A total of 201 patients were studied consisting of ninety-four (94) patients with cytopenia and 107 with no cytopenia. Among the entire population, males were 52, and 42% were aged 36-50 years. Sex, age, marital status, occupation and education level were similar between the cytopenia and no cytopenia groups. Among the 201 patients, 70% had symptoms for > 12 months before diagnosis, 78.6% had B symptoms at baseline, 80% had a moderate splenomegaly at baseline. Among patients with cytopenia, 40 and 37.4% developed cytopenia within 3 months and 3-6 months respectively after imatinib initiation. Baseline neutrophilia, neutropenia, anaemia, thrombocytosis, thrombocytopenia was found in 68, 11, 11, 23.5 and 11% respectively. Baseline hemoglobin, neutrophil and platelet level were significantly different between the cytopenia and the no cytopenia group. On univariable analysis, baseline anemia with hb < 7.9 g/dL (p = 0.002), neutropenia (p = 0.001), neutrophilia > 100,000/mm (p = 0.002) and thrombocytopenia (p = 0.001) increased the odds of developing cytopenia. On multivariable analysis, baseline anaemia (p value < 0.002), neutropenia (p value < 0.001), thrombocytopenia (p value, < 0.001) and thrombocytosis (p value, 0.033) increased the odds of developing cytopenia.

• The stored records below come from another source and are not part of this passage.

From an optimization exercise on the open Yosys and OpenROAD flow, aimed at small area and a short achievable clock period; shortcuts taken in it are not production practice.
In this exercise RTL edits were held to simulation tests only and were not proved equivalent to the original.
Power and IR drop assume default switching activity.

## exp/fjord
==> flow/design.v (excerpt) <==
module SyncFP32Adder2(
    input wire [31:0] a,
    input wire [31:0] b,
    output wire [31:0] S,
    output wire Overflow,
    input wire clk,
    input wire rst
);
Settings: LEC_CHECK=0, ABC_AREA=1, CAP_MARGIN=20, CORE_MARGIN=2, CORE_UTILIZATION=55, CTS_BUF_LIST=sky130_fd_sc_hd__clkbuf_8, PLACE_DENSITY=0.8, SLEW_MARGIN=20; clock period 9.5 ns.
standard.sh (not shown) runs the stock make flow with config.mk's settings and CLKGATE_MAP_FILE= SYNTH_SCRIPT=/design/flow/synth_recipe.tcl, a recipe that flattens the netlist after the stock synthesis.
==> flow/flow/run.sh <==
#!/bin/bash
set -euo pipefail
export BUFFER_PORTS_ARGS="-buffer_cell sky130_fd_sc_hd__buf_1"
export SETUP_SLACK_MARGIN=5.2
export CTS_ARGS="-sink_clustering_enable -repair_clock_nets -buf_list sky130_fd_sc_hd__clkbuf_8 -dont_use_dummy_load"
bash standard.sh > make.log 2>&1
For exp/violet, these inputs were changed with respect to exp/fjord:
- clearing CTS_BUF_LIST, which used to be sky130_fd_sc_hd__clkbuf_8
- swapping 0.8 for 0.75 in PLACE_DENSITY
==> flow/flow/run.sh <==
#!/bin/bash
set -euo pipefail
export BUFFER_PORTS_ARGS="-buffer_cell sky130_fd_sc_hd__buf_1"
export SETUP_SLACK_MARGIN=5.3
export CTS_ARGS="-sink_clustering_enable -repair_clock_nets -buf_list sky130_fd_sc_hd__clkbuf_8 -dont_use_dummy_load"
export SKIP_GATE_CLONING=1

bash standard.sh > make.log 2>&1
### Flow results
- Changes observed in exp/violet relative to exp/fjord: fraction of layout cells with a size suffix above 1 has increased; overall via count from detail_route has decreased; signed area change from the synthesized netlist to the final layout has increased.
- Combinational power up about 5% in exp/violet wrt exp/fjord
- [exp/violet] time the worst path needs with I/O delays and setup rose 12 ps relative to exp/fjord
- exp/violet vs exp/fjord — number of non-clock inverters in the layout dropped 1.3%.
- The maximum clock frequency was comparable across exp/fjord and exp/violet.
- Setup WNS exp/fjord -> exp/violet: worse
- Summary — hold slack, exp/violet relative to exp/fjord: lower, by 15 ps.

Odds of cytopenia were higher in presence of baseline cytopenia and thrombocytosis. Clinicians should have a high index of suspicion for these patients.

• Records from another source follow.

Source: an optimization exercise on an open RTL-to-GDS flow (aim: small area). Production flows keep margins and buffers that such runs may drop.
In this exercise RTL edits were held to simulation tests only and were not proved equivalent to the original.
No activity file was given, so power comes from the tool's default toggle rates.

**constraint.sdc**
```tcl
create_clock -name core_clock -period 5.0 [get_ports {clock}]
set_input_delay 1.0000 -clock core_clock [delete_from_list [all_inputs] [get_ports {clock}]]
set_output_delay 1.0000 -clock core_clock [all_outputs]
set_load 0.01 [all_outputs]
```
**design.v**
```verilog
`timescale 1ns / 1ps
module addsub #(
    parameter W = 8
) (
    input  [W-1:0] a,
    input  [W-1:0] b,
    input          sub,
    output [W-1:0] s
);
    logic [W:0] c;
    logic [W-1:0] bb;
    assign c[0] = sub;
    assign bb = b ^ {W{sub}};
    genvar i;
    generate
        for (i = 0; i < W; i++) begin : g
            assign s[i] = a[i] ^ bb[i] ^ c[i];
            assign c[i+1] = (a[i] & bb[i]) | (c[i] & (a[i] ^ bb[i]));
        end
    endgenerate
endmodule
module addsmall #(
    parameter W = 12,
    parameter K = 6
) (
    input  [W-1:0] a,
    input  [K-1:0] b,
    input          sub,
    output [W-1:0] s
);
    logic [K:0] c;
    logic [K-1:0] bb;
    logic t;
    assign c[0] = sub;
    assign bb = b ^ {K{sub}};
    assign t = b[K-1] ^ sub;       
    genvar i;
    generate
        for (i = 0; i < K; i++) begin : lo
            assign s[i] = a[i] ^ bb[i] ^ c[i];
            assign c[i+1] = (a[i] & bb[i]) | (c[i] & (a[i] ^ bb[i]));
        end
    endgenerate
    logic [W-K:0] all1, any1;
    assign all1[0] = 1'b1;
    assign any1[0] = 1'b0;
    generate
        for (i = K; i < W; i++) begin : hi
            assign all1[i-K+1] = all1[i-K] & a[i];
            assign any1[i-K+1] = any1[i-K] | a[i];
            assign s[i] = a[i] ^ t ^ (t ? (c[K] | any1[i-K]) : (c[K] & all1[i-K]));
        end
    endgenerate
endmodule
module addfast #(
    parameter W = 12,
    parameter K = 6
) (
    input  [W-1:0] a,
    input  [K-1:0] b,
    input          sub,
    output [W-1:0] s
);
    localparam LG = (K + 1 > 8) ? 4 : (K + 1 > 4) ? 3 : (K + 1 > 2) ? 2 : 1;
    logic [K-1:0] bb, pp, gg;
    logic t;
    assign bb = b ^ {K{sub}};
    assign t = b[K-1] ^ sub;       
    logic [K:0] G [0:LG];
    logic [K:0] P [0:LG];
    assign G[0] = {(a[K-1:0] & bb), sub};
    assign P[0] = {(a[K-1:0] ^ bb), 1'b0};
    genvar l, i;
    generate
        for (l = 0; l < LG; l++) begin : lev
            for (i = 0; i <= K; i++) begin : node
                if (((i >> l) & 1) == 1) begin : comb
                    localparam integer J = ((i >> l) << l) - 1;
                    assign G[l+1][i] = G[l][i] | (P[l][i] & G[l][J]);
                    assign P[l+1][i] = P[l][i] & P[l][J];
                end else begin : pass
                    assign G[l+1][i] = G[l][i];
                    assign P[l+1][i] = P[l][i];
                end
            end
        end
    endgenerate
    logic [K:0] c;
    assign c = G[LG];
    assign s[K-1:0] = (a[K-1:0] ^ bb) ^ c[K-1:0];
    logic [W-K:0] all1, any1;
    assign all1[0] = 1'b1;
    assign any1[0] = 1'b0;
    generate
        for (i = K; i < W; i++) begin : hi
            assign all1[i-K+1] = all1[i-K] & a[i];
            assign any1[i-K+1] = any1[i-K] | a[i];
            assign s[i] = a[i] ^ t ^ (t ? (c[K] | any1[i-K]) : (c[K] & all1[i-K]));
        end
    endgenerate
endmodule
module addfast2 #(
    parameter W = 12,
    parameter K = 6
) (
    input  [W-1:0] a,
    input  [K-1:0] b,
    input          sub,
    output [W-1:0] s
);
    localparam LG = (K + 1 > 8) ? 4 : (K + 1 > 4) ? 3 : (K + 1 > 2) ? 2 : 1;
    localparam U = W - K;
    localparam LU = (U > 8) ? 4 : (U > 4) ? 3 : (U > 2) ? 2 : (U > 1) ? 1 : 0;
    logic [K-1:0] bb;
    logic t;
    assign bb = b ^ {K{sub}};
    assign t = b[K-1] ^ sub;
    logic [K:0] G [0:LG];
    logic [K:0] P [0:LG];
    assign G[0] = {(a[K-1:0] & bb), sub};
    assign P[0] = {(a[K-1:0] ^ bb), 1'b0};
    genvar l, i;
    generate
        for (l = 0; l < LG; l++) begin : lev
            for (i = 0; i <= K; i++) begin : node
                if (((i >> l) & 1) == 1) begin : comb
                    localparam integer J = ((i >> l) << l) - 1;
                    assign G[l+1][i] = G[l][i] | (P[l][i] & G[l][J]);
                    assign P[l+1][i] = P[l][i] & P[l][J];
                end else begin : pass
                    assign G[l+1][i] = G[l][i];
                    assign P[l+1][i] = P[l][i];
                end
            end
        end
    endgenerate
    logic [K:0] c;
    assign c = G[LG];
    assign s[K-1:0] = (a[K-1:0] ^ bb) ^ c[K-1:0];
    logic [U-1:0] O [0:LU];
    logic [U-1:0] Z [0:LU];
    assign O[0] = a[W-1:K];
    assign Z[0] = ~a[W-1:K];
    generate
        for (l = 0; l < LU; l++) begin : ulev
            for (i = 0; i < U; i++) begin : unode
                if (((i >> l) & 1) == 1) begin : comb
                    localparam integer J = ((i >> l) << l) - 1;
                    assign O[l+1][i] = O[l][i] & O[l][J];
                    assign Z[l+1][i] = Z[l][i] & Z[l][J];
                end else begin : pass
                    assign O[l+1][i] = O[l][i];
                    assign Z[l+1][i] = Z[l][i];
                end
            end
        end
    endgenerate
    wire inc = c[K] & ~t;
    wire dec = ~c[K] & t;
    assign s[K] = a[K] ^ inc ^ dec;
    generate
        for (i = 1; i < U; i++) begin : hi
            assign s[K+i] = a[K+i] ^ ((inc & O[LU][i-1]) | (dec & Z[LU][i-1]));
        end
    endgenerate
endmodule
module addfast3 #(
    parameter W = 12,
    parameter K = 6
) (
    input  [W-1:0] a,
    input  [K-1:0] b,
    input          sub,
    output [W-1:0] s
);
    localparam LG = (K + 1 > 8) ? 4 : (K + 1 > 4) ? 3 : (K + 1 > 2) ? 2 : 1;
    localparam U = W - K;
    localparam LU = (U > 8) ? 4 : (U > 4) ? 3 : (U > 2) ? 2 : (U > 1) ? 1 : 0;
    logic [K-1:0] bb;
    logic t;
    assign bb = b ^ {K{sub}};
    assign t = b[K-1] ^ sub;
    logic [K:0] G [0:LG];
    logic [K:0] P [0:LG];
    assign G[0] = {(a[K-1:0] & bb), sub};
    assign P[0] = {(a[K-1:0] ^ bb), 1'b0};
    genvar l, i;
    generate
        for (l = 0; l < LG; l++) begin : lev
            for (i = 0; i <= K; i++) begin : node
                if (((i >> l) & 1) == 1) begin : comb
                    localparam integer J = ((i >> l) << l) - 1;
                    assign G[l+1][i] = G[l][i] | (P[l][i] & G[l][J]);
                    assign P[l+1][i] = P[l][i] & P[l][J];
                end else begin : pass
                    assign G[l+1][i] = G[l][i];
                    assign P[l+1][i] = P[l][i];
                end
            end
        end
    endgenerate
    logic [K:0] c;
    assign c = G[LG];
    assign s[K-1:0] = (a[K-1:0] ^ bb) ^ c[K-1:0];
    logic [U-1:0] O [0:LU];
    assign O[0] = a[W-1:K] ^ {U{t}};
    generate
        for (l = 0; l < LU; l++) begin : ulev
            for (i = 0; i < U; i++) begin : unode
                if (((i >> l) & 1) == 1) begin : comb
                    localparam integer J = ((i >> l) << l) - 1;
                    assign O[l+1][i] = O[l][i] & O[l][J];
                end else begin : pass
                    assign O[l+1][i] = O[l][i];
                end
            end
        end
    endgenerate
    wire inc = c[K] ^ t;
    assign s[K] = a[K] ^ inc;
    generate
        for (i = 1; i < U; i++) begin : hi
            assign s[K+i] = a[K+i] ^ (inc & O[LU][i-1]);
        end
    endgenerate
endmodule
`timescale 1ns / 1ps
module phase_controller (
    input clock,
    input reset,
    output [3:0] code,
    output [7:0] w,
    output [1:0] quadrant
);
    logic [3:0] cd;
    logic [7:0] wr;
    logic [5:0] c;
    logic e, r;
    logic [1:0] q;
    wire pre = (cd == 4'd0);
    wire endq = (cd == 4'd14) && (wr == 8'h1d || wr == 8'h1e);
    logic [7:0] up1, up2;           
    logic [7:0] upw, upw1;          
    assign up1 = ({8{cd == 0}} & 8'he)
            | ({8{cd == 1}} & 8'h7e)
            | ({8{cd == 2}} & 8'h7e)
            | ({8{cd == 3}} & 8'h76)
            | ({8{cd == 4}} & 8'h7f)
            | ({8{cd == 5}} & 8'h7e)
            | ({8{cd == 6}} & 8'h7f)
            | ({8{cd == 7}} & 8'h40)
            | ({8{cd == 8}} & 8'h7f)
            | ({8{cd == 9}} & 8'h7e)
            | ({8{cd == 10}} & 8'h7e)
            | ({8{cd == 11}} & 8'h76)
            | ({8{cd == 12}} & 8'h7f)
            | ({8{cd == 13}} & 8'h7e);
    assign up2 = ({8{cd == 0}} & 8'hd)
            | ({8{cd == 1}} & 8'h7d)
            | ({8{cd == 2}} & 8'h7d)
            | ({8{cd == 3}} & 8'h75)
            | ({8{cd == 4}} & 8'h7e)
            | ({8{cd == 5}} & 8'h7d)
            | ({8{cd == 6}} & 8'h7e)
            | ({8{cd == 7}} & 8'h3f)
            | ({8{cd == 8}} & 8'h7e)
            | ({8{cd == 9}} & 8'h7d)
            | ({8{cd == 10}} & 8'h7d)
            | ({8{cd == 11}} & 8'h75)
            | ({8{cd == 12}} & 8'h7e)
            | ({8{cd == 13}} & 8'h7d);
    assign upw = ({8{cd == 0}} & 8'he1)
            | ({8{cd == 1}} & 8'h81)
            | ({8{cd == 2}} & 8'h80)
            | ({8{cd == 3}} & 8'h88)
            | ({8{cd == 4}} & 8'h81)
            | ({8{cd == 5}} & 8'h81)
            | ({8{cd == 6}} & 8'h80)
            | ({8{cd == 7}} & 8'hbf)
            | ({8{cd == 8}} & 8'h80)
            | ({8{cd == 9}} & 8'h81)
            | ({8{cd == 10}} & 8'h80)
            | ({8{cd == 11}} & 8'h88)
            | ({8{cd == 12}} & 8'h81)
            | ({8{cd == 13}} & 8'h81);
    assign upw1 = ({8{cd == 0}} & 8'he2)
            | ({8{cd == 1}} & 8'h82)
            | ({8{cd == 2}} & 8'h81)
            | ({8{cd == 3}} & 8'h89)
            | ({8{cd == 4}} & 8'h82)
            | ({8{cd == 5}} & 8'h82)
            | ({8{cd == 6}} & 8'h81)
            | ({8{cd == 7}} & 8'hc0)
            | ({8{cd == 8}} & 8'h81)
            | ({8{cd == 9}} & 8'h82)
            | ({8{cd == 10}} & 8'h81)
            | ({8{cd == 11}} & 8'h89)
            | ({8{cd == 12}} & 8'h82)
            | ({8{cd == 13}} & 8'h82);
    wire hit1 = (wr == up1);
    wire hit2 = (wr == up2);
    wire xing = (cd != 4'd14) && (hit1 || (e && hit2));
    wire over = e && hit1;             
    logic [7:0] w_step;
    wire g1 = e | wr[0];
    assign w_step[0] = wr[0] ^ ~e;
    assign w_step[1] = wr[1] ^ g1;
    genvar k;
    generate
        for (k = 2; k < 8; k++) begin : ws
            assign w_step[k] = wr[k] ^ (g1 & (&wr[k-1:1]));
        end
    endgenerate
    logic [5:0] c_next;
    assign c_next = ({6{c == 6'd0}} & 6'he)
            | ({6{c == 6'd1}} & 6'hf)
            | ({6{c == 6'd2}} & 6'h10)
            | ({6{c == 6'd3}} & 6'h11)
            | ({6{c == 6'd4}} & 6'h12)
            | ({6{c == 6'd5}} & 6'h13)
            | ({6{c == 6'd6}} & 6'h14)
            | ({6{c == 6'd7}} & 6'h15)
            | ({6{c == 6'd8}} & 6'h16)
            | ({6{c == 6'd9}} & 6'h17)
            | ({6{c == 6'd10}} & 6'h18)
            | ({6{c == 6'd11}} & 6'h19)
            | ({6{c == 6'd12}} & 6'h1a)
            | ({6{c == 6'd13}} & 6'h1b)
            | ({6{c == 6'd14}} & 6'h1c)
            | ({6{c == 6'd15}} & 6'h1d)
            | ({6{c == 6'd16}} & 6'h1e)
            | ({6{c == 6'd17}} & 6'h1f)
            | ({6{c == 6'd18}} & 6'h20)
            | ({6{c == 6'd19}} & 6'h21)
            | ({6{c == 6'd20}} & 6'h22)
            | ({6{c == 6'd21}} & 6'h23)
            | ({6{c == 6'd22}} & 6'h24)
            | ({6{c == 6'd23}} & 6'h25)
            | ({6{c == 6'd24}} & 6'h26)
            | ({6{c == 6'd25}} & 6'he)
            | ({6{c == 6'd26}} & 6'hf)
            | ({6{c == 6'd27}} & 6'h10)
            | ({6{c == 6'd28}} & 6'h11)
            | ({6{c == 6'd29}} & 6'h12)
            | ({6{c == 6'd30}} & 6'h13)
            | ({6{c == 6'd31}} & 6'h14)
            | ({6{c == 6'd32}} & 6'h15)
            | ({6{c == 6'd33}} & 6'h16)
            | ({6{c == 6'd34}} & 6'h17)
            | ({6{c == 6'd35}} & 6'h18)
            | ({6{c == 6'd36}} & 6'h19)
            | ({6{c == 6'd37}} & 6'h1a)
            | ({6{c == 6'd38}} & 6'h1b);
    wire c_big = (c >= 6'd25);
    always_ff @(posedge clock) begin
        if (reset || pre) begin
            c <= '0;
            e <= 1'b0;
            r <= 1'b0;
        end
        else begin
            r <= endq;
            if (r)
                c <= '0;
            else begin
                c <= c_next;
                e <= c_big;
            end
        end
    end
    always_ff @(posedge clock) begin
        if (reset) begin
            q <= 2'd0;
            cd <= 4'd0;
            wr <= 8'd0;
        end
        else if (endq) begin
            q <= q + 2'd1;
            cd <= 4'd1;
            wr <= 8'he1;
        end
        else if (xing) begin
            cd <= cd + 4'd1;
            wr <= over ? upw1 : upw;
        end
        else
            wr <= w_step;
    end
    assign code = cd;
    assign w = wr;
    assign quadrant = q;
endmodule
`timescale 1ns / 1ps
module cordic (
    input clock,
    input reset,
    output signed [12:0] sine,
    output signed [12:0] cosine
);
    logic [3:0] code;
    logic [7:0] w;
    logic [1:0] q;
    phase_controller pc (.clock(clock), .reset(reset), .code(code), .w(w), .quadrant(q));
    wire [9:0] dirs_ac = {code, ~w[7], w[6:2]};
    wire tie1 = q[0] && (code == 4'd12) && (w == 8'h88);
    wire tie2 = q[0] && (code == 4'd4) && (w == 8'h88);
    wire [9:0] dirs_a = tie1 ? 10'b0100000010 : tie2 ? 10'b1100000010 : dirs_ac ^ {10{q[0]}};
    logic [10:0] x8, y8;
    wire [6:0] ts = dirs_a[9:3];
    wire sw = ts[6];
    wire [5:0] tj = ts[5:0] ^ {6{sw}};
    logic [10:0] ta, tb;
    assign ta = ({11{tj == 6'd11}} & 11'h7fe)
            | ({11{tj == 6'd12}} & 11'h7fd)
            | ({11{tj == 6'd13}} & 11'h7fd)
            | ({11{tj == 6'd14}} & 11'h7fb)
            | ({11{tj == 6'd15}} & 11'h7fb)
            | ({11{tj == 6'd16}} & 11'h7f5)
            | ({11{tj == 6'd17}} & 11'h7f3)
            | ({11{tj == 6'd18}} & 11'h7ef)
            | ({11{tj == 6'd19}} & 11'h7ed)
            | ({11{tj == 6'd20}} & 11'h7e8)
            | ({11{tj == 6'd21}} & 11'h7e4)
            | ({11{tj == 6'd22}} & 11'h7de)
            | ({11{tj == 6'd23}} & 11'h7da)
            | ({11{tj == 6'd24}} & 11'h7d1)
            | ({11{tj == 6'd25}} & 11'h7cb)
            | ({11{tj == 6'd26}} & 11'h7c3)
            | ({11{tj == 6'd27}} & 11'h7bd)
            | ({11{tj == 6'd28}} & 11'h7b4)
            | ({11{tj == 6'd29}} & 11'h7ac)
            | ({11{tj == 6'd30}} & 11'h7a2)
            | ({11{tj == 6'd31}} & 11'h79a)
            | ({11{tj == 6'd32}} & 11'h791)
            | ({11{tj == 6'd33}} & 11'h787)
            | ({11{tj == 6'd34}} & 11'h77d)
            | ({11{tj == 6'd35}} & 11'h773)
            | ({11{tj == 6'd36}} & 11'h766)
            | ({11{tj == 6'd37}} & 11'h75a)
            | ({11{tj == 6'd38}} & 11'h74e)
            | ({11{tj == 6'd39}} & 11'h742)
            | ({11{tj == 6'd40}} & 11'h732)
            | ({11{tj == 6'd41}} & 11'h724)
            | ({11{tj == 6'd42}} & 11'h716)
            | ({11{tj == 6'd43}} & 11'h708)
            | ({11{tj == 6'd44}} & 11'h6f8)
            | ({11{tj == 6'd45}} & 11'h6ea)
            | ({11{tj == 6'd46}} & 11'h6d9)
            | ({11{tj == 6'd47}} & 11'h6c9)
            | ({11{tj == 6'd48}} & 11'h6b5)
            | ({11{tj == 6'd49}} & 11'h6a5)
            | ({11{tj == 6'd50}} & 11'h692)
            | ({11{tj == 6'd51}} & 11'h680)
            | ({11{tj == 6'd52}} & 11'h66d)
            | ({11{tj == 6'd53}} & 11'h65b)
            | ({11{tj == 6'd54}} & 11'h647)
            | ({11{tj == 6'd55}} & 11'h635)
            | ({11{tj == 6'd56}} & 11'h61e)
            | ({11{tj == 6'd57}} & 11'h60a)
            | ({11{tj == 6'd58}} & 11'h5f4)
            | ({11{tj == 6'd59}} & 11'h5e0)
            | ({11{tj == 6'd60}} & 11'h5ca)
            | ({11{tj == 6'd61}} & 11'h5b4)
            | ({11{tj == 6'd62}} & 11'h59e);
    assign tb = ({11{tj == 6'd11}} & 11'he)
            | ({11{tj == 6'd12}} & 11'h30)
            | ({11{tj == 6'd13}} & 11'h4e)
            | ({11{tj == 6'd14}} & 11'h6e)
            | ({11{tj == 6'd15}} & 11'h8c)
            | ({11{tj == 6'd16}} & 11'hae)
            | ({11{tj == 6'd17}} & 11'hcc)
            | ({11{tj == 6'd18}} & 11'hec)
            | ({11{tj == 6'd19}} & 11'h10a)
            | ({11{tj == 6'd20}} & 11'h12c)
            | ({11{tj == 6'd21}} & 11'h14a)
            | ({11{tj == 6'd22}} & 11'h16a)
            | ({11{tj == 6'd23}} & 11'h188)
            | ({11{tj == 6'd24}} & 11'h1aa)
            | ({11{tj == 6'd25}} & 11'h1c8)
            | ({11{tj == 6'd26}} & 11'h1e8)
            | ({11{tj == 6'd27}} & 11'h206)
            | ({11{tj == 6'd28}} & 11'h225)
            | ({11{tj == 6'd29}} & 11'h243)
            | ({11{tj == 6'd30}} & 11'h261)
            | ({11{tj == 6'd31}} & 11'h27f)
            | ({11{tj == 6'd32}} & 11'h290)
            | ({11{tj == 6'd33}} & 11'h2ae)
            | ({11{tj == 6'd34}} & 11'h2cd)
            | ({11{tj == 6'd35}} & 11'h2e9)
            | ({11{tj == 6'd36}} & 11'h308)
            | ({11{tj == 6'd37}} & 11'h324)
            | ({11{tj == 6'd38}} & 11'h342)
            | ({11{tj == 6'd39}} & 11'h35e)
            | ({11{tj == 6'd40}} & 11'h37d)
            | ({11{tj == 6'd41}} & 11'h399)
            | ({11{tj == 6'd42}} & 11'h3b5)
            | ({11{tj == 6'd43}} & 11'h3d1)
            | ({11{tj == 6'd44}} & 11'h3ed)
            | ({11{tj == 6'd45}} & 11'h407)
            | ({11{tj == 6'd46}} & 11'h423)
            | ({11{tj == 6'd47}} & 11'h43d)
            | ({11{tj == 6'd48}} & 11'h459)
            | ({11{tj == 6'd49}} & 11'h473)
            | ({11{tj == 6'd50}} & 11'h48d)
            | ({11{tj == 6'd51}} & 11'h4a7)
            | ({11{tj == 6'd52}} & 11'h4c1)
            | ({11{tj == 6'd53}} & 11'h4d9)
            | ({11{tj == 6'd54}} & 11'h4f3)
            | ({11{tj == 6'd55}} & 11'h50b)
            | ({11{tj == 6'd56}} & 11'h526)
            | ({11{tj == 6'd57}} & 11'h53e)
            | ({11{tj == 6'd58}} & 11'h555)
            | ({11{tj == 6'd59}} & 11'h56b)
            | ({11{tj == 6'd60}} & 11'h584)
            | ({11{tj == 6'd61}} & 11'h59a)
            | ({11{tj == 6'd62}} & 11'h5b0);
    assign x8 = sw ? tb : ta;
    assign y8 = sw ? ta : tb;
    logic [9:0] dirs_r1;
    logic [1:0] q_r1;
    logic [10:0] x_r1;
    logic [10:0] y_r1;
    always_ff @(posedge clock) begin
        dirs_r1 <= dirs_a;
        q_r1 <= q;
        x_r1 <= x8;
        y_r1 <= y8;
    end
    logic [10:0] x9, y9;
    addfast2 #(.W(11), .K(4)) ux9 (.a(11'(x_r1)), .b(4'(y_r1 >> 8)), .sub(dirs_r1[2]), .s(x9));
    addfast2 #(.W(11), .K(4)) uy9 (.a(11'(y_r1)), .b(4'(x_r1 >> 8)), .sub(~dirs_r1[2]), .s(y9));
    logic [10:0] x10, y10;
    addsmall #(.W(11), .K(3)) ux10 (.a(11'(x9)), .b(3'(y9 >> 9)), .sub(dirs_r1[1]), .s(x10));
    addsmall #(.W(11), .K(3)) uy10 (.a(11'(y9)), .b(3'(x9 >> 9)), .sub(~dirs_r1[1]), .s(y10));
    logic [9:0] dirs_r2;
    logic [1:0] q_r2;
    logic [10:0] x_r2;
    logic [10:0] y_r2;
    always_ff @(posedge clock) begin
        dirs_r2 <= dirs_r1;
        q_r2 <= q_r1;
        x_r2 <= x10;
        y_r2 <= y10;
    end
    wire mx = q_r2[0] ^ q_r2[1];
    wire my = q_r2[1];
    wire bx = y_r2[10];
    wire by = x_r2[10];
    logic signed [2:0] ax, ay;
    assign ax = mx ? (dirs_r2[0] ? 3'd1 + {2'b00, bx} : 3'd1 - {2'b00, bx}) : (dirs_r2[0] ? 3'd0 - {2'b00, bx} : {2'b00, bx});
    assign ay = my ? (dirs_r2[0] ? 3'd1 - {2'b00, by} : 3'd1 + {2'b00, by}) : (dirs_r2[0] ? {2'b00, by} : 3'd0 - {2'b00, by});
    logic [10:0] rx, ry;
    addfast2 #(.W(11), .K(3)) ux11 (.a(x_r2 ^ {11{mx}}), .b(ax), .sub(1'b0), .s(rx));
    addfast2 #(.W(11), .K(3)) uy11 (.a(y_r2 ^ {11{my}}), .b(ay), .sub(1'b0), .s(ry));
    assign cosine = {1'b0, ~mx, rx};
    assign sine = {1'b0, ~my, ry};
endmodule
```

伊马替尼是治疗费城阳性慢性髓性白血病(CML)所有阶段的金标准。在治疗过程中,患者可能会出现细胞减少症。我们旨在研究内罗毕医院的基线特征和与细胞减少症相关的因素。
这是一项回顾性病例对照研究,纳入了 2007 年至 2015 年期间在 Glivec 国际患者准入计划(GIPAP)诊所接受随访的年龄≥18 岁的患者。病例组为接受伊马替尼治疗且出现细胞减少症的 CML 患者。对照组为接受伊马替尼治疗且未发生细胞减少症的 CML 患者。从患者档案中检索基线社会人口统计学、临床、血液学和分子数据。使用卡方检验或 Fisher 精确检验分析细胞减少症与无细胞减少症之间的差异。采用二元逻辑回归分析确定关系。进行单变量和多变量分析,以确定细胞减少症的独立预测因素。给出了优势比(OR),包括 95%置信区间和相应的 P 值。
共研究了 201 名患者,其中 94 名患者出现细胞减少症,107 名患者无细胞减少症。在整个人群中,男性为 52 人,42%年龄在 36-50 岁之间。细胞减少症和无细胞减少症组之间的性别、年龄、婚姻状况、职业和教育水平相似。在 201 名患者中,70%在诊断前有>12 个月的症状,78.6%在基线时有 B 症状,80%在基线时有中度脾肿大。在出现细胞减少症的患者中,分别有 40%和 37.4%在伊马替尼治疗开始后 3 个月和 3-6 个月内出现细胞减少症。基线中性粒细胞增多、中性粒细胞减少症、贫血、血小板增多、血小板减少症分别为 68%、11%、11%、23.5%和 11%。细胞减少症组和无细胞减少症组之间的基线血红蛋白、中性粒细胞和血小板水平存在显著差异。单变量分析显示,基线贫血伴 Hb<7.9 g/dL(p=0.002)、中性粒细胞减少症(p=0.001)、中性粒细胞>100,000/mm(p=0.002)和血小板减少症(p=0.001)增加了发生细胞减少症的几率。多变量分析显示,基线贫血(p 值<0.002)、中性粒细胞减少症(p 值<0.001)、血小板减少症(p 值<0.001)和血小板增多症(p 值=0.033)增加了发生细胞减少症的几率。
基线时存在细胞减少症和血小板增多症的患者发生细胞减少症的几率更高。临床医生应高度怀疑这些患者。